Recorded information
Segment Open
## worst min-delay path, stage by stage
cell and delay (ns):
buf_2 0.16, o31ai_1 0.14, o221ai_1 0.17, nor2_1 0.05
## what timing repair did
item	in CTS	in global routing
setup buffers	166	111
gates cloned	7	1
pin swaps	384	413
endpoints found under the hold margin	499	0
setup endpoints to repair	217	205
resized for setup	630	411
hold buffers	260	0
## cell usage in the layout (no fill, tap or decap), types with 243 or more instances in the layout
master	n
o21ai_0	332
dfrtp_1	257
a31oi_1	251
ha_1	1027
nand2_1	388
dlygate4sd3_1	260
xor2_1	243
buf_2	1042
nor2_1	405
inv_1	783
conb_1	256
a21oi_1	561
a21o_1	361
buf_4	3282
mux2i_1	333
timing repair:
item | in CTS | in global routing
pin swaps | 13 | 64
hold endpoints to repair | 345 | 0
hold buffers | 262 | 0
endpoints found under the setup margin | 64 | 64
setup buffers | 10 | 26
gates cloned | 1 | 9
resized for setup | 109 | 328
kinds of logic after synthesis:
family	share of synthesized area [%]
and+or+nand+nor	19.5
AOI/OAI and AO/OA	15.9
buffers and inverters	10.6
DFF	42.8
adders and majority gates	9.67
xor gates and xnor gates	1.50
$ cat config.mk
export PLATFORM = sky130hd
export DESIGN_NAME = i2s_capture_fe
export DESIGN_NICKNAME = d
export VERILOG_FILES = /design/src/rtl/i2scap_pkg.sv /design/src/rtl/i2s_slot_rx.sv /design/src/rtl/i2s_word_pack.sv /design/src/rtl/i2s_raw_pack.sv /design/src/rtl/i2s_capture_fe.sv
export SDC_FILE = /design/constraint.sdc
export NUM_CORES = 1
export LEC_CHECK = 0
export BUFFER_PORTS_ARGS = -buffer_cell sky130_fd_sc_hd__buf_2
export CAP_MARGIN = 15
export CELL_PAD_IN_SITES_DETAIL_PLACEMENT = 0
export CELL_PAD_IN_SITES_GLOBAL_PLACEMENT = 1
export CORE_UTILIZATION = 38
export CTS_CLUSTER_DIAMETER = 60
export DETAILED_ROUTE_END_ITERATION = 10
export GPL_ROUTABILITY_DRIVEN = 0
export PLACE_DENSITY_LB_ADDON = 0.1
export SKIP_LAST_GASP = 1
export SYNTH_ARGS = -nofsm -noshare
export SYNTH_HDL_FRONTEND = slang
export SYNTH_SLANG_ARGS = --single-unit
$ cat constraint.sdc
create_clock -name clk_sck -period 5.2 [get_ports clk_sck]
set_input_delay 1.3 -clock clk_sck [delete_from_list [all_inputs] [get_ports clk_sck]]
set_output_delay 1.3 -clock clk_sck [all_outputs]
set_load 0.1 [all_outputs]
$ cat src/rtl/i2scap_pkg.sv
package i2scap_pkg;

  typedef enum logic [1:0] {
    FMT_MONO32   = 2'b00,
    FMT_STEREO32 = 2'b01,
    FMT_MONO16   = 2'b10,
    FMT_STEREO16 = 2'b11
  } cap_fmt_e;

endpackage

$ cat src/rtl/i2s_slot_rx.sv
module i2s_slot_rx #(
  parameter int unsigned SAMP_W = 32
) (
  input  logic              clk,
  input  logic              rst_n,
  input  logic              run,
  input  logic              early,
  input  logic              half,
  input  logic              sign_flip,
  input  logic              ws,
  input  logic              sd,
  output logic              smp_vld,
  output logic              smp_chan,
  output logic [SAMP_W-1:0] smp_dat
);

  localparam int unsigned HALF_W = SAMP_W / 2;
  localparam int unsigned CNT_W  = $clog2(SAMP_W) + 1;
  localparam logic [CNT_W-1:0] CNT_MAX = CNT_W'(SAMP_W);

  logic              ws_q, ws_d;
  logic              sync_q, sync_d;
  logic              chan_q, chan_d;
  logic [CNT_W-1:0]  cnt_q, cnt_d;
  logic [SAMP_W-1:0] acc_q, acc_d;
  logic              vld_q, vld_d;
  logic              ochan_q, ochan_d;
  logic [SAMP_W-1:0] odat_q, odat_d;

  logic              trans;
  logic [CNT_W-1:0]  msb_idx;
  logic [SAMP_W-1:0] acc_with, first_bit, flip_mask, close_dat;

  assign trans   = ws ^ ws_q;
  assign msb_idx = half ? CNT_W'(HALF_W - 1) : CNT_W'(SAMP_W - 1);

  // place the current data bit at its MSB-first position
  always_comb begin
    acc_with  = acc_q;
    first_bit = '0;
    flip_mask = '0;
    for (int i = 0; i < SAMP_W; i++) begin
      if (CNT_W'(i) <= msb_idx && (msb_idx - CNT_W'(i)) == cnt_q) acc_with[i] = sd;
      if (CNT_W'(i) == msb_idx) begin
        first_bit[i] = sd;
        flip_mask[i] = sign_flip;
      end
    end
  end

  assign close_dat = (early ? acc_q : acc_with) ^ flip_mask;

  always_comb begin
    ws_d    = ws;
    sync_d  = sync_q;
    chan_d  = chan_q;
    cnt_d   = cnt_q;
    acc_d   = acc_q;
    vld_d   = 1'b0;
    ochan_d = ochan_q;
    odat_d  = odat_q;
    if (!run) begin
      sync_d = 1'b0;
      cnt_d  = '0;
      acc_d  = '0;
    end else begin
      if (sync_q && trans) begin
        vld_d   = 1'b1;
        ochan_d = chan_q;
        odat_d  = close_dat;
      end
      if (trans) begin
        sync_d = 1'b1;
        chan_d = ws;
        if (early) begin
          acc_d = first_bit;
          cnt_d = CNT_W'(1);
        end else begin
          acc_d = '0;
          cnt_d = '0;
        end
      end else if (sync_q) begin
        acc_d = acc_with;
        cnt_d = (cnt_q == CNT_MAX) ? cnt_q : cnt_q + CNT_W'(1);
      end
    end
  end

  always_ff @(posedge clk or negedge rst_n) begin
    if (!rst_n) begin
      ws_q    <= 1'b0;
      sync_q  <= 1'b0;
      chan_q  <= 1'b0;
      cnt_q   <= '0;
      acc_q   <= '0;
      vld_q   <= 1'b0;
      ochan_q <= 1'b0;
      odat_q  <= '0;
    end else begin
      ws_q    <= ws_d;
      sync_q  <= sync_d;
      chan_q  <= chan_d;
      cnt_q   <= cnt_d;
      acc_q   <= acc_d;
      vld_q   <= vld_d;
      ochan_q <= ochan_d;
      odat_q  <= odat_d;
    end
  end

  assign smp_vld  = vld_q;
  assign smp_chan = ochan_q;
  assign smp_dat  = odat_q;

  AST_CNT_SATURATES: assert property (@(posedge clk) disable iff (!rst_n)
    cnt_q <= CNT_MAX);
  AST_HALF_UPPER_ZERO: assert property (@(posedge clk) disable iff (!rst_n)
    smp_vld && half && $past(half) |-> smp_dat[SAMP_W-1:HALF_W] == '0);
  AST_SAMPLE_NEEDS_RUN: assert property (@(posedge clk) disable iff (!rst_n)
    smp_vld |-> $past(run));

endmodule
### src/rtl/smbus_fifo.sv
module smbus_fifo
  import smbus_fifo_pkg::*;
#(
  parameter int DEPTH = 16
) (
  input  logic              clk,
  input  logic              rst_n,
  input  logic              cfg_wr,
  input  logic              cfg_rd,
  input  logic [ADDR_W-1:0] cfg_addr,
  input  logic [DATA_W-1:0] cfg_wdata,
  output logic [DATA_W-1:0] cfg_rdata,
  input  logic              xmit_mode,
  output logic              tx_valid,
  input  logic              tx_ready,
  output logic [DATA_W-1:0] tx_data,
  input  logic              rx_valid,
  output logic              rx_ready,
  input  logic [DATA_W-1:0] rx_data,
  output logic              rx_nack,
  output logic              sdast,
  output logic              irq
);
  localparam int CW = $clog2(DEPTH + 1);
  localparam logic [CW-1:0] FULL_CNT = CW'(DEPTH);

  logic             fifo_en, rfte_ie, rxf_txe;
  logic             thr_txie, tx_thst, tx_ovf;
  logic             thr_rxie, last_en, rx_thst, rx_done;
  logic [THR_W-1:0] tx_thr, rx_thr;
  logic [DATA_W-1:0] last_pop, rx_head;
  logic [CW-1:0]    tx_cnt, rx_cnt, tx_cnt_nxt, rx_cnt_nxt;

  logic wr_data, wr_mode, wr_fcs, wr_txctl, wr_txsts, wr_rxctl, wr_rxsts;
  logic clr, tx_push, tx_pop, tx_ovf_evt, rx_push, rx_pop, tx_hit, rx_hit;

  assign wr_data  = cfg_wr && (cfg_addr == RA_DATA);
  assign wr_mode  = cfg_wr && (cfg_addr == RA_MODE);
  assign wr_fcs   = cfg_wr && (cfg_addr == RA_FCS);
  assign wr_txctl = cfg_wr && (cfg_addr == RA_TXCTL);
  assign wr_txsts = cfg_wr && (cfg_addr == RA_TXSTS);
  assign wr_rxctl = cfg_wr && (cfg_addr == RA_RXCTL);
  assign wr_rxsts = cfg_wr && (cfg_addr == RA_RXSTS);

  assign clr        = wr_fcs && cfg_wdata[B_CLR];
  assign tx_valid   = fifo_en && (tx_cnt != '0);
  assign tx_pop     = tx_valid && tx_ready;
  assign tx_push    = wr_data && fifo_en && (tx_cnt != FULL_CNT);
  assign tx_ovf_evt = wr_data && fifo_en && (tx_cnt == FULL_CNT);
  assign rx_ready   = fifo_en && (rx_cnt != FULL_CNT) && !rx_done;
  assign rx_push    = rx_valid && rx_ready;
  assign rx_pop     = cfg_rd && (cfg_addr == RA_DATA) && (rx_cnt != '0);

  assign tx_cnt_nxt = tx_cnt + CW'(tx_push) - CW'(tx_pop);
  assign rx_cnt_nxt = rx_cnt + CW'(rx_push) - CW'(rx_pop);
  assign tx_hit     = tx_pop && (THR_W'(tx_cnt_nxt) == tx_thr);
  assign rx_hit     = rx_push && (THR_W'(rx_cnt_nxt) == rx_thr);

  smbus_fifo_queue #(.W(DATA_W), .DEPTH(DEPTH)) u_txq (
    .clk(clk), .rst_n(rst_n), .clr(clr),
    .push(tx_push), .din(cfg_wdata), .pop(tx_pop),
    .head(tx_data), .count(tx_cnt)
  );

  smbus_fifo_queue #(.W(DATA_W), .DEPTH(DEPTH)) u_rxq (
    .clk(clk), .rst_n(rst_n), .clr(clr),
    .push(rx_push), .din(rx_data), .pop(rx_pop),
    .head(rx_head), .count(rx_cnt)
  );

  smbus_fifo_flags #(.DEPTH(DEPTH), .THR_W(THR_W)) u_flags (
    .fifo_en(fifo_en), .xmit_mode(xmit_mode), .thr_rxie(thr_rxie),
    .last_en(last_en), .rx_thr(rx_thr), .tx_cnt(tx_cnt), .rx_cnt(rx_cnt),
    .sdast(sdast), .rx_nack(rx_nack)
  );

  // control fields
  always_ff @(posedge clk or negedge rst_n) begin
    if (!rst_n) begin
      fifo_en  <= 1'b0;
      rfte_ie  <= 1'b0;
      thr_txie <= 1'b0;
      tx_thr   <= '0;
      thr_rxie <= 1'b0;
      last_en  <= 1'b0;
      rx_thr   <= '0;
    end else begin
      if (wr_mode) fifo_en <= cfg_wdata[B_FEN];
      if (wr_fcs)  rfte_ie <= cfg_wdata[B_RFTE];
      if (wr_txctl) begin
        thr_txie <= cfg_wdata[B_IE];
        tx_thr   <= cfg_wdata[THR_W-1:0];
      end
      if (wr_rxctl) begin
        thr_rxie <= cfg_wdata[B_IE];
        last_en  <= cfg_wdata[B_LAST];
        rx_thr   <= cfg_wdata[THR_W-1:0];
      end
    end
  end

  // sticky events: clear beats set, set beats write-one-to-clear
  always_ff @(posedge clk or negedge rst_n) begin
    if (!rst_n) begin
      tx_thst  <= 1'b0;
      tx_ovf   <= 1'b0;
      rx_thst  <= 1'b0;
      rxf_txe  <= 1'b0;
      rx_done  <= 1'b0;
      last_pop <= '0;
    end else begin
      if (rx_pop) last_pop <= rx_head;
      if (clr) begin
        tx_thst <= 1'b0;
        tx_ovf  <= 1'b0;
        rx_thst <= 1'b0;
        rxf_txe <= 1'b0;
        rx_done <= 1'b0;
      end else begin
        if (tx_hit) tx_thst <= 1'b1;
        else if (wr_txsts && cfg_wdata[B_THST]) tx_thst <= 1'b0;
        if (tx_ovf_evt) tx_ovf <= 1'b1;
        else if (wr_txsts && cfg_wdata[B_OVF]) tx_ovf <= 1'b0;
        if (tx_hit) rxf_txe <= 1'b1;
        else if (wr_fcs && cfg_wdata[B_EVT]) rxf_txe <= 1'b0;
        if (rx_hit) rx_thst <= 1'b1;
        else if (wr_rxsts && cfg_wdata[B_THST]) rx_thst <= 1'b0;
        if (rx_push && rx_nack) rx_done <= 1'b1;
        else if (wr_rxctl) rx_done <= 1'b0;
      end
    end
  end

  assign irq = (thr_txie && tx_thst) || (thr_rxie && rx_thst) || (rfte_ie && rxf_txe);

  always_comb begin
    case (cfg_addr)
      RA_DATA:  cfg_rdata = (rx_cnt != '0) ? rx_head : last_pop;
      RA_MODE:  cfg_rdata = {3'b0, fifo_en, 4'b0};
      RA_FCS:   cfg_rdata = {4'b0, rfte_ie, 1'b0, rxf_txe, 1'b0};
      RA_TXCTL: cfg_rdata = {1'b0, thr_txie, 1'b0, tx_thr};
      RA_TXSTS: cfg_rdata = {tx_ovf, tx_thst, 6'(tx_cnt)};
      RA_RXCTL: cfg_rdata = {1'b0, thr_rxie, last_en, rx_thr};
      RA_RXSTS: cfg_rdata = {1'b0, rx_thst, 6'(rx_cnt)};
      default:  cfg_rdata = '0;
    endcase
  end
endmodule
===== src/rtl/ldrv_lane.sv =====
module ldrv_lane #(
    parameter int unsigned DATA_W  = 9,
    parameter int unsigned EN_PINS = 2
) (
    input  logic               clk,
    input  logic               rst_n,
    input  logic [DATA_W-1:0]  din,
    input  logic [EN_PINS-1:0] en_n,
    input  logic               test_sel,
    input  logic [DATA_W-1:0]  test_data,
    input  logic               test_oe,
    output logic [DATA_W-1:0]  dout,
    output logic               oe
);

    logic [EN_PINS-1:0] prev_q;
    logic               armed;
    logic               all_low;
    logic               fall_event;

    ldrv_enable_merge #(.EN_PINS(EN_PINS)) merge_i (
        .en_n       (en_n),
        .prev_q     (prev_q),
        .all_low    (all_low),
        .fall_event (fall_event)
    );

    ldrv_arm_lock #(.EN_PINS(EN_PINS)) lock_i (
        .clk        (clk),
        .rst_n      (rst_n),
        .en_n       (en_n),
        .fall_event (fall_event),
        .prev_q_o   (prev_q),
        .armed_o    (armed)
    );

    ldrv_out_select #(.DATA_W(DATA_W)) sel_i (
        .rst_n      (rst_n),
        .armed      (armed),
        .all_low    (all_low),
        .fall_event (fall_event),
        .sys_data   (din),
        .test_sel   (test_sel),
        .test_data  (test_data),
        .test_oe    (test_oe),
        .dout       (dout),
        .oe         (oe)
    );

endmodule


===== src/rtl/dual_byte_line_driver.sv =====
module dual_byte_line_driver #(
    parameter int unsigned DATA_W  = ldrv_pkg::DEF_DATA_W,
    parameter int unsigned EN_PINS = ldrv_pkg::DEF_EN_PINS
) (
    input  logic               clk,
    input  logic               rst_n,
    input  logic [DATA_W-1:0]  a_din,
    input  logic [EN_PINS-1:0] a_en_n,
    input  logic               a_test_sel,
    input  logic [DATA_W-1:0]  a_test_data,
    input  logic               a_test_oe,
    input  logic [DATA_W-1:0]  b_din,
    input  logic [EN_PINS-1:0] b_en_n,
    input  logic               b_test_sel,
    input  logic [DATA_W-1:0]  b_test_data,
    input  logic               b_test_oe,
    output logic [DATA_W-1:0]  a_dout,
    output logic               a_oe,
    output logic [DATA_W-1:0]  b_dout,
    output logic               b_oe
);

    localparam int unsigned LANES = 2;

    logic [LANES-1:0][DATA_W-1:0]  din_v;
    logic [LANES-1:0][EN_PINS-1:0] en_v;
    logic [LANES-1:0]              tsel_v;
    logic [LANES-1:0][DATA_W-1:0]  tdat_v;
    logic [LANES-1:0]              toe_v;
    logic [LANES-1:0][DATA_W-1:0]  dout_v;
    logic [LANES-1:0]              oe_v;

    assign din_v  = {b_din, a_din};
    assign en_v   = {b_en_n, a_en_n};
    assign tsel_v = {b_test_sel, a_test_sel};
    assign tdat_v = {b_test_data, a_test_data};
    assign toe_v  = {b_test_oe, a_test_oe};

    for (genvar g = 0; g < LANES; g++) begin : g_lane
        ldrv_lane #(
            .DATA_W  (DATA_W),
            .EN_PINS (EN_PINS)
        ) lane_i (
            .clk       (clk),
            .rst_n     (rst_n),
            .din       (din_v[g]),
            .en_n      (en_v[g]),
            .test_sel  (tsel_v[g]),
            .test_data (tdat_v[g]),
            .test_oe   (toe_v[g]),
            .dout      (dout_v[g]),
            .oe        (oe_v[g])
        );
    end

    assign a_dout = dout_v[0];
    assign a_oe   = oe_v[0];
    assign b_dout = dout_v[1];
    assign b_oe   = oe_v[1];

endmodule
## src/rtl/arr_pkg.sv

```systemverilog
package arr_pkg;

  // Controller sequence: issue / wait pairs for the three dependent accesses
  typedef enum logic [2:0] {
    ST_IDLE,
    ST_LEN_ISS,
    ST_LEN_WT,
    ST_HND_ISS,
    ST_HND_WT,
    ST_ELM_ISS,
    ST_ELM_WT
  } step_t;

  // Bus port phase: the gap phase keeps memory busy from being sampled
  // in the cycle right after a strobe
  typedef enum logic [1:0] {
    PT_IDLE,
    PT_GAP,
    PT_WAIT
  } port_t;

endpackage

```

## src/rtl/arr_bound_chk.sv

```systemverilog
module arr_bound_chk #(
  parameter int DW = 32
) (
  input  logic [DW-1:0] len_word,
  input  logic [DW-1:0] idx_word,
  output logic          out_of_range
);

  localparam int SB = DW - 1;

  logic [DW-1:0] slack;

  // Sign of (len-1-idx) catches idx >= len; sign of idx catches idx < 0
  always_comb begin
    slack        = len_word - {{(DW-1){1'b0}}, 1'b1} - idx_word;
    out_of_range = slack[SB] | idx_word[SB];
  end

endmodule

```

## src/rtl/arr_bus_port.sv

```systemverilog
module arr_bus_port
  import arr_pkg::*;
#(
  parameter int DW = 32,
  parameter int AW = 32
) (
  input  logic          clk,
  input  logic          rst_n,
  input  logic          start,
  input  logic          start_wr,
  input  logic [AW-1:0] start_addr,
  input  logic [DW-1:0] start_wdata,
  output logic [AW-1:0] mem_addr,
  output logic [DW-1:0] mem_wdata,
  output logic          mem_rd,
  output logic          mem_wr,
  input  logic [DW-1:0] mem_rdata,
  input  logic          mem_busy,
  output logic          acc_done,
  output logic [DW-1:0] acc_data
);

  port_t pst, pst_nx;
  logic  pst_en;

  always_comb begin
    mem_addr  = start_addr;
    mem_wdata = start_wdata;
    mem_rd    = start & ~start_wr;
    mem_wr    = start & start_wr;
    acc_done  = (pst == PT_WAIT) & ~mem_busy;
    acc_data  = mem_rdata;
  end

  always_comb begin
    pst_nx = pst;
    case (pst)
      PT_IDLE: if (start)     pst_nx = PT_GAP;
      PT_GAP:                 pst_nx = PT_WAIT;
      PT_WAIT: if (!mem_busy) pst_nx = PT_IDLE;
      default:                pst_nx = PT_IDLE;
    endcase
    pst_en = (pst_nx != pst);
  end

  always_ff @(posedge clk or negedge rst_n) begin
    if (!rst_n)      pst <= PT_IDLE;
    else if (pst_en) pst <= pst_nx;
  end

endmodule

```

## src/rtl/arr_ctrl.sv

```systemverilog
module arr_ctrl
  import arr_pkg::*;
#(
  parameter int DW = 32,
  parameter int AW = 32
) (
  input  logic          clk,
  input  logic          rst_n,
  input  logic          req_load,
  input  logic          req_store,
  input  logic [DW-1:0] ref_in,
  input  logic [DW-1:0] idx_in,
  input  logic [DW-1:0] val_in,
  input  logic          acc_done,
  input  logic [DW-1:0] acc_data,
  input  logic          oob_hit,
  output logic [DW-1:0] idx_q,
  output logic          start,
  output logic          start_wr,
  output logic [AW-1:0] start_addr,
  output logic [DW-1:0] start_wdata,
  output logic          busy_o,
  output logic [DW-1:0] rdata_o,
  output logic          done_o,
  output logic          npe_o,
  output logic          oob_o
);

  localparam logic [DW-1:0] ONE = {{(DW-1){1'b0}}, 1'b1};

  step_t         st, st_nx;
  logic [DW-1:0] ref_q, val_q, base_q;
  logic          is_st_q;
  logic          cap_req, cap_base, fin_done, fin_npe, fin_oob, st_en;
  logic [DW-1:0] addr_full;

  always_comb begin
    st_nx     = st;
    start     = 1'b0;
    start_wr  = 1'b0;
    addr_full = ref_q + ONE;
    cap_req   = 1'b0;
    cap_base  = 1'b0;
    fin_done  = 1'b0;
    fin_npe   = 1'b0;
    fin_oob   = 1'b0;
    case (st)
      ST_IDLE: begin
        if (req_load || req_store) begin
          if (ref_in == '0) begin
            fin_npe = 1'b1;
          end else begin
            cap_req = 1'b1;
            st_nx   = ST_LEN_ISS;
          end
        end
      end
      ST_LEN_ISS: begin
        start     = 1'b1;
        addr_full = ref_q + ONE;
        st_nx     = ST_LEN_WT;
      end
      ST_LEN_WT: begin
        if (acc_done) begin
          if (oob_hit) begin
            fin_oob = 1'b1;
            st_nx   = ST_IDLE;
          end else begin
            st_nx   = ST_HND_ISS;
          end
        end
      end
      ST_HND_ISS: begin
        start     = 1'b1;
        addr_full = ref_q;
        st_nx     = ST_HND_WT;
      end
      ST_HND_WT: begin
        if (acc_done) begin
          cap_base = 1'b1;
          st_nx    = ST_ELM_ISS;
        end
      end
      ST_ELM_ISS: begin
        start     = 1'b1;
        start_wr  = is_st_q;
        addr_full = base_q + idx_q;
        st_nx     = ST_ELM_WT;
      end
      ST_ELM_WT: begin
        if (acc_done) begin
          fin_done = 1'b1;
          st_nx    = ST_IDLE;
        end
      end
      default: st_nx = ST_IDLE;
    endcase
    st_en       = (st_nx != st);
    start_addr  = addr_full[AW-1:0];
    start_wdata = val_q;
    busy_o      = (st != ST_IDLE);
  end

  always_ff @(posedge clk or negedge rst_n) begin
    if (!rst_n)     st <= ST_IDLE;
    else if (st_en) st <= st_nx;
  end

  always_ff @(posedge clk or negedge rst_n) begin
    if (!rst_n) begin
      ref_q   <= '0;
      idx_q   <= '0;
      val_q   <= '0;
      is_st_q <= 1'b0;
    end else if (cap_req) begin
      ref_q   <= ref_in;
      idx_q   <= idx_in;
      val_q   <= val_in;
      is_st_q <= req_store & ~req_load;
    end
  end

  always_ff @(posedge clk or negedge rst_n) begin
    if (!rst_n)        base_q <= '0;
    else if (cap_base) base_q <= acc_data;
  end

  always_ff @(posedge clk or negedge rst_n) begin
    if (!rst_n)                     rdata_o <= '0;
    else if (fin_done && !is_st_q)  rdata_o <= acc_data;
  end

  always_ff @(posedge clk or negedge rst_n) begin
    if (!rst_n) begin
      done_o <= 1'b0;
      npe_o  <= 1'b0;
      oob_o  <= 1'b0;
    end else begin
      done_o <= fin_done;
      npe_o  <= fin_npe;
      oob_o  <= fin_oob;
    end
  end

endmodule

```

## src/rtl/arr_access_engine.sv

```systemverilog
module arr_access_engine #(
  parameter int DW = 32,
  parameter int AW = 32
) (
  input  logic          clk,
  input  logic          rst_n,
  input  logic          req_load,
  input  logic          req_store,
  input  logic [DW-1:0] ref_in,
  input  logic [DW-1:0] idx_in,
  input  logic [DW-1:0] val_in,
  output logic          busy_o,
  output logic [DW-1:0] rdata_o,
  output logic          done_o,
  output logic          npe_o,
  output logic          oob_o,
  output logic [AW-1:0] mem_addr,
  output logic [DW-1:0] mem_wdata,
  output logic          mem_rd,
  output logic          mem_wr,
  input  logic [DW-1:0] mem_rdata,
  input  logic          mem_busy
);

  logic          start, start_wr, acc_done, oob_hit;
  logic [AW-1:0] start_addr;
  logic [DW-1:0] start_wdata, acc_data, idx_q;

  arr_ctrl #(.DW(DW), .AW(AW)) u_ctrl (
    .clk         (clk),
    .rst_n       (rst_n),
    .req_load    (req_load),
    .req_store   (req_store),
    .ref_in      (ref_in),
    .idx_in      (idx_in),
    .val_in      (val_in),
    .acc_done    (acc_done),
    .acc_data    (acc_data),
    .oob_hit     (oob_hit),
    .idx_q       (idx_q),
    .start       (start),
    .start_wr    (start_wr),
    .start_addr  (start_addr),
    .start_wdata (start_wdata),
    .busy_o      (busy_o),
    .rdata_o     (rdata_o),
    .done_o      (done_o),
    .npe_o       (npe_o),
    .oob_o       (oob_o)
  );

  arr_bound_chk #(.DW(DW)) u_bound (
    .len_word     (acc_data),
    .idx_word     (idx_q),
    .out_of_range (oob_hit)
  );

  arr_bus_port #(.DW(DW), .AW(AW)) u_port (
    .clk         (clk),
    .rst_n       (rst_n),
    .start       (start),
    .start_wr    (start_wr),
    .start_addr  (start_addr),
    .start_wdata (start_wdata),
    .mem_addr    (mem_addr),
    .mem_wdata   (mem_wdata),
    .mem_rd      (mem_rd),
    .mem_wr      (mem_wr),
    .mem_rdata   (mem_rdata),
    .mem_busy    (mem_busy),
    .acc_done    (acc_done),
    .acc_data    (acc_data)
  );

endmodule

```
Segment Closed
Problem to solve
Retype only the lines running from the top of the listing to the line that holds "set_output_delay 1.3 -clock", both ends included.

Answer to the exercise
## worst min-delay path, stage by stage
cell and delay (ns):
buf_2 0.16, o31ai_1 0.14, o221ai_1 0.17, nor2_1 0.05
## what timing repair did
item	in CTS	in global routing
setup buffers	166	111
gates cloned	7	1
pin swaps	384	413
endpoints found under the hold margin	499	0
setup endpoints to repair	217	205
resized for setup	630	411
hold buffers	260	0
## cell usage in the layout (no fill, tap or decap), types with 243 or more instances in the layout
master	n
o21ai_0	332
dfrtp_1	257
a31oi_1	251
ha_1	1027
nand2_1	388
dlygate4sd3_1	260
xor2_1	243
buf_2	1042
nor2_1	405
inv_1	783
conb_1	256
a21oi_1	561
a21o_1	361
buf_4	3282
mux2i_1	333
timing repair:
item | in CTS | in global routing
pin swaps | 13 | 64
hold endpoints to repair | 345 | 0
hold buffers | 262 | 0
endpoints found under the setup margin | 64 | 64
setup buffers | 10 | 26
gates cloned | 1 | 9
resized for setup | 109 | 328
kinds of logic after synthesis:
family	share of synthesized area [%]
and+or+nand+nor	19.5
AOI/OAI and AO/OA	15.9
buffers and inverters	10.6
DFF	42.8
adders and majority gates	9.67
xor gates and xnor gates	1.50
$ cat config.mk
export PLATFORM = sky130hd
export DESIGN_NAME = i2s_capture_fe
export DESIGN_NICKNAME = d
export VERILOG_FILES = /design/src/rtl/i2scap_pkg.sv /design/src/rtl/i2s_slot_rx.sv /design/src/rtl/i2s_word_pack.sv /design/src/rtl/i2s_raw_pack.sv /design/src/rtl/i2s_capture_fe.sv
export SDC_FILE = /design/constraint.sdc
export NUM_CORES = 1
export LEC_CHECK = 0
export BUFFER_PORTS_ARGS = -buffer_cell sky130_fd_sc_hd__buf_2
export CAP_MARGIN = 15
export CELL_PAD_IN_SITES_DETAIL_PLACEMENT = 0
export CELL_PAD_IN_SITES_GLOBAL_PLACEMENT = 1
export CORE_UTILIZATION = 38
export CTS_CLUSTER_DIAMETER = 60
export DETAILED_ROUTE_END_ITERATION = 10
export GPL_ROUTABILITY_DRIVEN = 0
export PLACE_DENSITY_LB_ADDON = 0.1
export SKIP_LAST_GASP = 1
export SYNTH_ARGS = -nofsm -noshare
export SYNTH_HDL_FRONTEND = slang
export SYNTH_SLANG_ARGS = --single-unit
$ cat constraint.sdc
create_clock -name clk_sck -period 5.2 [get_ports clk_sck]
set_input_delay 1.3 -clock clk_sck [delete_from_list [all_inputs] [get_ports clk_sck]]
set_output_delay 1.3 -clock clk_sck [all_outputs]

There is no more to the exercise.